● To do
Every line in the entries where "assign" is found should be copied.

*** Opening of Dataset records ***

Background: an optimization exercise with open tools, aiming at small area, a short achievable clock period and few clock cycles per item. Do not read the settings as production practice.
Only simulation tests tie the RTL to the original design; equivalence was not proved.
The clock cells of runs 8 and 9 come from the design's own scripts or RTL, not from TritonCTS.
The clock port is modelled as an ideal driver, which makes a skipped or thinned clock tree look cheaper than it is; a real chip needs a root buffer or a tree.
Power and IR drop assume default switching activity.

==> design/flow/design.v <==
`timescale 1ns / 1ps
`default_nettype none
module reorder(
    input  wire clk,
    input  wire rst,
    output wire  [9:0] granule_ch0_read_addr,
    input  wire [17:0] granule_ch0_read_data,
    output wire        granule_ch0_write_enable,
    output wire  [9:0] granule_ch0_write_addr,
    output wire [17:0] granule_ch0_write_data,
    output wire  [9:0] granule_ch1_read_addr,
    input  wire [17:0] granule_ch1_read_data,
    output wire        granule_ch1_write_enable,
    output wire  [9:0] granule_ch1_write_addr,
    output wire [17:0] granule_ch1_write_data,
    input  wire  [1:0] header_sampling_frequency,
    input  wire  [1:0] sideinfo_ch0_block_type,
    input  wire        sideinfo_ch0_window_switching_flag,
    input  wire        sideinfo_ch0_mixed_block_flag,
    input  wire  [1:0] sideinfo_ch1_block_type,
    input  wire        sideinfo_ch1_window_switching_flag,
    input  wire        sideinfo_ch1_mixed_block_flag,
    input  wire        stage_ready,
    output wire        stage_done
    );
	reg [9:0] idx;       
	reg [9:0] src;       
	reg [1:0] win;       
	reg [3:0] band;      
	reg [5:0] hm1;       
	reg       go;        
	reg       act;       
	reg       busy;      
	reg       done;
	reg [9:0] waddr;     
	reg       perm0, perm1;    
	wire [6:0] wm1  = {hm1, 1'b1};
	wire       win2 = win[1];
	wire       band_end = win2 & (src[7:1] == idx[7:1]);
	wire [9:0] step = win2 ? {2'b11, ~wm1, 1'b1} : {3'd0, wm1};
	wire [9:0] idx_inc;
	wire [9:0] src_sum;
	prefix_add10 inc_i (.a(idx), .b(10'd0), .ci(1'b1), .s(idx_inc));
	prefix_add10 add_s (.a(src), .b(step), .ci(~win2), .s(src_sum));
	reg [5:0] next_hm1;
	always @(*) begin
		case ({header_sampling_frequency, band})
			{2'd0, 4'd0}, {2'd0, 4'd1}, {2'd0, 4'd2}: next_hm1 = 6'd1;
			{2'd0, 4'd3}: next_hm1 = 6'd2;
			{2'd0, 4'd4}: next_hm1 = 6'd3;
			{2'd0, 4'd5}: next_hm1 = 6'd4;
			{2'd0, 4'd6}: next_hm1 = 6'd5;
			{2'd0, 4'd7}: next_hm1 = 6'd6;
			{2'd0, 4'd8}: next_hm1 = 6'd8;
			{2'd0, 4'd9}: next_hm1 = 6'd10;
			{2'd0, 4'd10}: next_hm1 = 6'd14;
			{2'd0, 4'd11}: next_hm1 = 6'd27;
			{2'd1, 4'd0}, {2'd1, 4'd1}, {2'd1, 4'd2}: next_hm1 = 6'd1;
			{2'd1, 4'd3}: next_hm1 = 6'd2;
			{2'd1, 4'd4}: next_hm1 = 6'd2;
			{2'd1, 4'd5}: next_hm1 = 6'd4;
			{2'd1, 4'd6}: next_hm1 = 6'd5;
			{2'd1, 4'd7}: next_hm1 = 6'd6;
			{2'd1, 4'd8}: next_hm1 = 6'd7;
			{2'd1, 4'd9}: next_hm1 = 6'd9;
			{2'd1, 4'd10}: next_hm1 = 6'd12;
			{2'd1, 4'd11}: next_hm1 = 6'd32;
			{2'd2, 4'd0}, {2'd2, 4'd1}, {2'd2, 4'd2}: next_hm1 = 6'd1;
			{2'd2, 4'd3}: next_hm1 = 6'd2;
			{2'd2, 4'd4}: next_hm1 = 6'd3;
			{2'd2, 4'd5}: next_hm1 = 6'd5;
			{2'd2, 4'd6}: next_hm1 = 6'd7;
			{2'd2, 4'd7}: next_hm1 = 6'd9;
			{2'd2, 4'd8}: next_hm1 = 6'd12;
			{2'd2, 4'd9}: next_hm1 = 6'd16;
			{2'd2, 4'd10}: next_hm1 = 6'd20;
			{2'd2, 4'd11}: next_hm1 = 6'd5;
			default: next_hm1 = 6'd1;
		endcase
	end
	wire [9:0] src_next  = band_end ? idx_inc : src_sum;
	wire [3:0] band_next = band + {3'd0, band_end};
	wire short0 = sideinfo_ch0_window_switching_flag & (sideinfo_ch0_block_type == 2'd2);
	wire short1 = sideinfo_ch1_window_switching_flag & (sideinfo_ch1_block_type == 2'd2);
	wire ge3 = go & (band_next >= 4'd3);
	always @(posedge clk) begin
		waddr <= idx;
		go    <= ~rst & (stage_ready | (go & (idx != 10'd574)));
		act   <= ~rst & (stage_ready | go);
		busy  <= ~rst & (stage_ready | act);
		done  <= ~rst & act & ~go;
		perm0 <= short0 & (~sideinfo_ch0_mixed_block_flag | ge3);
		perm1 <= short1 & (~sideinfo_ch1_mixed_block_flag | ge3);
		if (go) begin
			idx   <= idx_inc;
			src   <= src_next;
			win   <= win2 ? 2'd0 : win + 2'd1;
			band  <= band_next;
			if (band_end)
				hm1 <= next_hm1;
		end else begin
			idx   <= {9'd0, stage_ready};
			src   <= {7'd0, stage_ready, 2'd0};
			win   <= {1'b0, stage_ready};
			band  <= 4'd0;
			hm1   <= 6'd1;
		end
	end
	assign granule_ch0_read_addr = perm0 ? src : idx;
	assign granule_ch1_read_addr = perm1 ? src : idx;
	assign granule_ch0_write_enable = busy;
	assign granule_ch1_write_enable = busy;
	assign granule_ch0_write_addr = waddr;
	assign granule_ch1_write_addr = waddr;
	assign granule_ch0_write_data = granule_ch0_read_data;
	assign granule_ch1_write_data = granule_ch1_read_data;
	assign stage_done = done;
endmodule
module prefix_add10(
    input  wire [9:0] a,
    input  wire [9:0] b,
    input  wire       ci,
    output wire [9:0] s
    );
	wire [9:0] p = a ^ b;
	wire [9:0] g = a & b;
	reg  [9:0] G, P, Gn, Pn;
	integer i, l;
	always @(*) begin
		G = g;
		P = p;
		G[0] = g[0] | (p[0] & ci);
		for (l = 1; l < 16; l = l * 2) begin
			Gn = G;
			Pn = P;
			for (i = 0; i < 10; i = i + 1)
				if ((i / l) % 2 == 1) begin
					Gn[i] = G[i] | (P[i] & G[(i / l) * l - 1]);
					Pn[i] = P[i] & P[(i / l) * l - 1];
				end
			G = Gn;
			P = Pn;
		end
	end
	assign s = p ^ {G[8:0], ci};
endmodule
==> design/flow/flow/run.sh <==
#!/bin/bash
# Standard layout, with two changes: the smallest buffer on the ports,
# and adders left to ABC (no full/half-adder cells) for faster carries.
set -euo pipefail
export BUFFER_PORTS_ARGS="-buffer_cell sky130_fd_sc_hd__buf_1"
export ADDER_MAP_FILE=
bash standard.sh > standard.log 2>&1
==> design/flow/standard.sh <==
#!/bin/bash
# synth_recipe.tcl (not shown) runs the flow's synth.tcl, then flattens the netlist and writes it again
# the make line also repeats each setting of config.mk as NAME=value (left out here)
make -C /OpenROAD-flow-scripts/flow DESIGN_CONFIG=/design/flow/config.mk WORK_HOME=/design/flow/orfs CLKGATE_MAP_FILE= SYNTH_SCRIPT=/design/flow/synth_recipe.tcl "${@:-finish}"
==> design/flow/config.mk <==
export PLATFORM = sky130hd
export DESIGN_NAME = reorder
export DESIGN_NICKNAME = reorder
export VERILOG_FILES = /design/flow/design.v
export SDC_FILE = /design/flow/constraint.sdc
export NUM_CORES = 4
export LEC_CHECK = 0
export ABC_AREA = 1
export CAP_MARGIN = 20
export CORE_MARGIN = 2
export CORE_UTILIZATION = 40
export PLACE_DENSITY = 0.6
export SETUP_SLACK_MARGIN = 2.2
export SLEW_MARGIN = 20
==> design/flow/constraint.sdc <==
create_clock -name core_clock -period 4.0 [get_ports {clk}]
set_input_delay 0.8000 -clock core_clock [delete_from_list [all_inputs] [get_ports {clk}]]
set_output_delay 0.8000 -clock core_clock [all_outputs]
set_load 0.01 [all_outputs]
==> impl_metrics.json, run 1 <==
{
  "grt_antenna_before_repair": 0,
  "wl_mm": 7.16,
  "fill_cells": 740,
  "path_max_fanout": 10,
  "dr.first_iter.drc_count": 139,
  "path_delay_family": "flip-flops",
  "relSlewSlack_pct": 64.3,
  "synth_common_cells": "nand2_1, inv_1, dfxtp_1",
  "synth_seq_area_share_pct": 31.8,
  "synth_cells": 450,
  "drv_cap": 0,
  "synthSimpleGateAreaFrac_pct": 30.8,
  "grt_overflow_total": 0,
  "ctsHoldBuffers": 0,
  "drc_errors": 0,
  "arrival_ns": 1.11,
  "synthTopCellsByArea": "dfxtp_1, nand2_1, buf_4",
  "grt_max_degree": 21,
  "fmax_mhz": 523,
  "tns_ns": 0,
  "dpl.hpwl_mm": 5.08,
  "ys_types": 38,
  "hold_viol_final": 0,
  "p_total_uw": 1060,
  "rsz0062_at_grt": "true",
  "seq_area_um2": 1000,
  "crit_slowest_cell": "dfxtp_4",
  "worstMarginPinSlew_ns": 0.535,
  "track_usage_pct": 16.1,
  "die_h_um": 90.9,
  "ir_drop_mv": 0.120,
  "start_util_pct": 41.4,
  "area_growth_pct": 10.3,
  "maxSlewViolCount": 0,
  "antenna_cells": 0,
  "synth_top_family_by_area": "simple AND/OR/NAND/NOR gates",
  "powerDensity_nw_per_um2": 318,
  "ys_ff_latch": 48,
  "clockBufferDepth": 2,
  "cts_tree": "yes",
  "crit_buf_inv": 2,
  "worst_skew_pair.late_latency_ns": 0.31,
  "grt_pass1_wl_mm": 10.9,
  "async_reset_ff_share_pct": 0,
  "crit_path_end_kind": "output port",
  "finalSetupViolCount": 0,
  "fin_crit_sh_pct": 47.8,
  "dr.pass1.iters": 5,
  "p_leak_uw": 0.00151,
  "antenna_left": 0,
  "synth-edff-count": 0,
  "io_pins": 128,
  "die_w_um": 90.9,
  "nets": 518,
  "critPathRequiredTime_ns": 3.20,
  "synth-xor-area-share_pct": 2.03,
  "drive_gt1_share_pct": 23.6,
  "hold_path.class": "flip-flop to flip-flop",
  "syn_area_um2": 3020,
  "wl_per_cell_um": 12.6,
  "portBuffers": 55,
  "clock-sinks": 48,
  "slowest_delay_ns": 0.37,
  "num_rows": 31,
  "synth_warnings": 2,
  "multiInputGateArea_um2": 1470,
  "vias": 2778,
  "syn-num-nets": 499,
  "path_cells": "buf_8 > o21ai_1 > buf_2",
  "status": "no timing/DRC/antenna violations",
  "start_kind": "flip-flop",
  "synthAdderAreaFrac_pct": 0,
  "yosysTopAreaCellShare_pct": 31.8,
  "gp_congestion": 0.884,
  "grt_pass1_vias": 2376,
  "numCtsBuffers": 5,
  "h-tree-depth": 2,
  "viasPerCell": 4.88,
  "min_period_ns": 1.91,
  "syn-mean-instance-area_um2": 6.71,
  "die_area_um2": 8260,
  "yosysTopAreaCell": "dfxtp_1",
  "final_util_pct": 45.7,
  "fin_skew_ns": 0.00886,
  "synth_most_common_cell": "nand2_1",
  "ys.flop_type": "dfxtp_1",
  "cts.clk_slew.worst_paths_ns": 0.09,
  "synthMuxAreaShare_pct": 0,
  "path_class": "flip-flop to output port",
  "synth-compound-area-share_pct": 13.5,
  "core_um2": 7290,
  "cts_root_buf": "clkbuf_8"
}
[sequential cells by signal, summed over array words and instances (netlist names), 2 cells and up]
signal,count
band,4
hm1,6
idx,10
src,10
waddr,10
win,2
[worst reg2reg max path, stage by stage (launching register included)]
cell	delay, ns
dfxtp_4	0.38
nand2_1	0.09
inv_1	0.08
nand2_2	0.09
nor2_4	0.12
nand2_2	0.08
nor2_4	0.12
nand2_2	0.09
nor2_2	0.14
xor2_2	0.18
nor2_1	0.06
nor2_1	0.10
nand2_1	0.07
inv_1	0.05
[cell families after synthesis]
family                    after synthesis
DFF                                    48
AOI/OAI and AO/OA                      73
and+or+nand+nor                       200
xor gates and xnor gates                7
buffers and inverters                 122
[per-stage QoR]
stage / cells / hold slack, ns / cell area [um2] / setup slack [ns]
final: 569 / 0.361 / 3330 / 2.09
after global routing: 569 / 0.379 / 3330 / 2.06
after CTS: 556 / 0.362 / 3070 / 2.08
after detailed placement: 546 / 0.359 / 2930 / 1.86
after global placement: 546 / 0.351 / 2930 / 1.94
after floorplan: 450 / 0.350 / 3020 / 2.28
[where the power goes]
part           internal, uW  switching, uW  total (uW)
Combinational          84.3            128         213
Clock                   140            170         310
Sequential              503           32.3         535
[path summary, 6_finish.rpt]
kind	startpoint	end	slack, ns	cells after the start
worst max-delay path	perm0	granule_ch0_read_addr[0]	2.09	3
worst min-delay path	idx[0]	waddr[0]	0.36	0
worst max register to register	idx[1]	src[9]	2.31	13
worst min register to register	idx[0]	waddr[0]	0.36	0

*** Close of Dataset records ***

● Answer section
	assign granule_ch0_read_addr = perm0 ? src : idx;
	assign granule_ch1_read_addr = perm1 ? src : idx;
	assign granule_ch0_write_enable = busy;
	assign granule_ch1_write_enable = busy;
	assign granule_ch0_write_addr = waddr;
	assign granule_ch1_write_addr = waddr;
	assign granule_ch0_write_data = granule_ch0_read_data;
	assign granule_ch1_write_data = granule_ch1_read_data;
	assign stage_done = done;
	assign s = p ^ {G[8:0], ci};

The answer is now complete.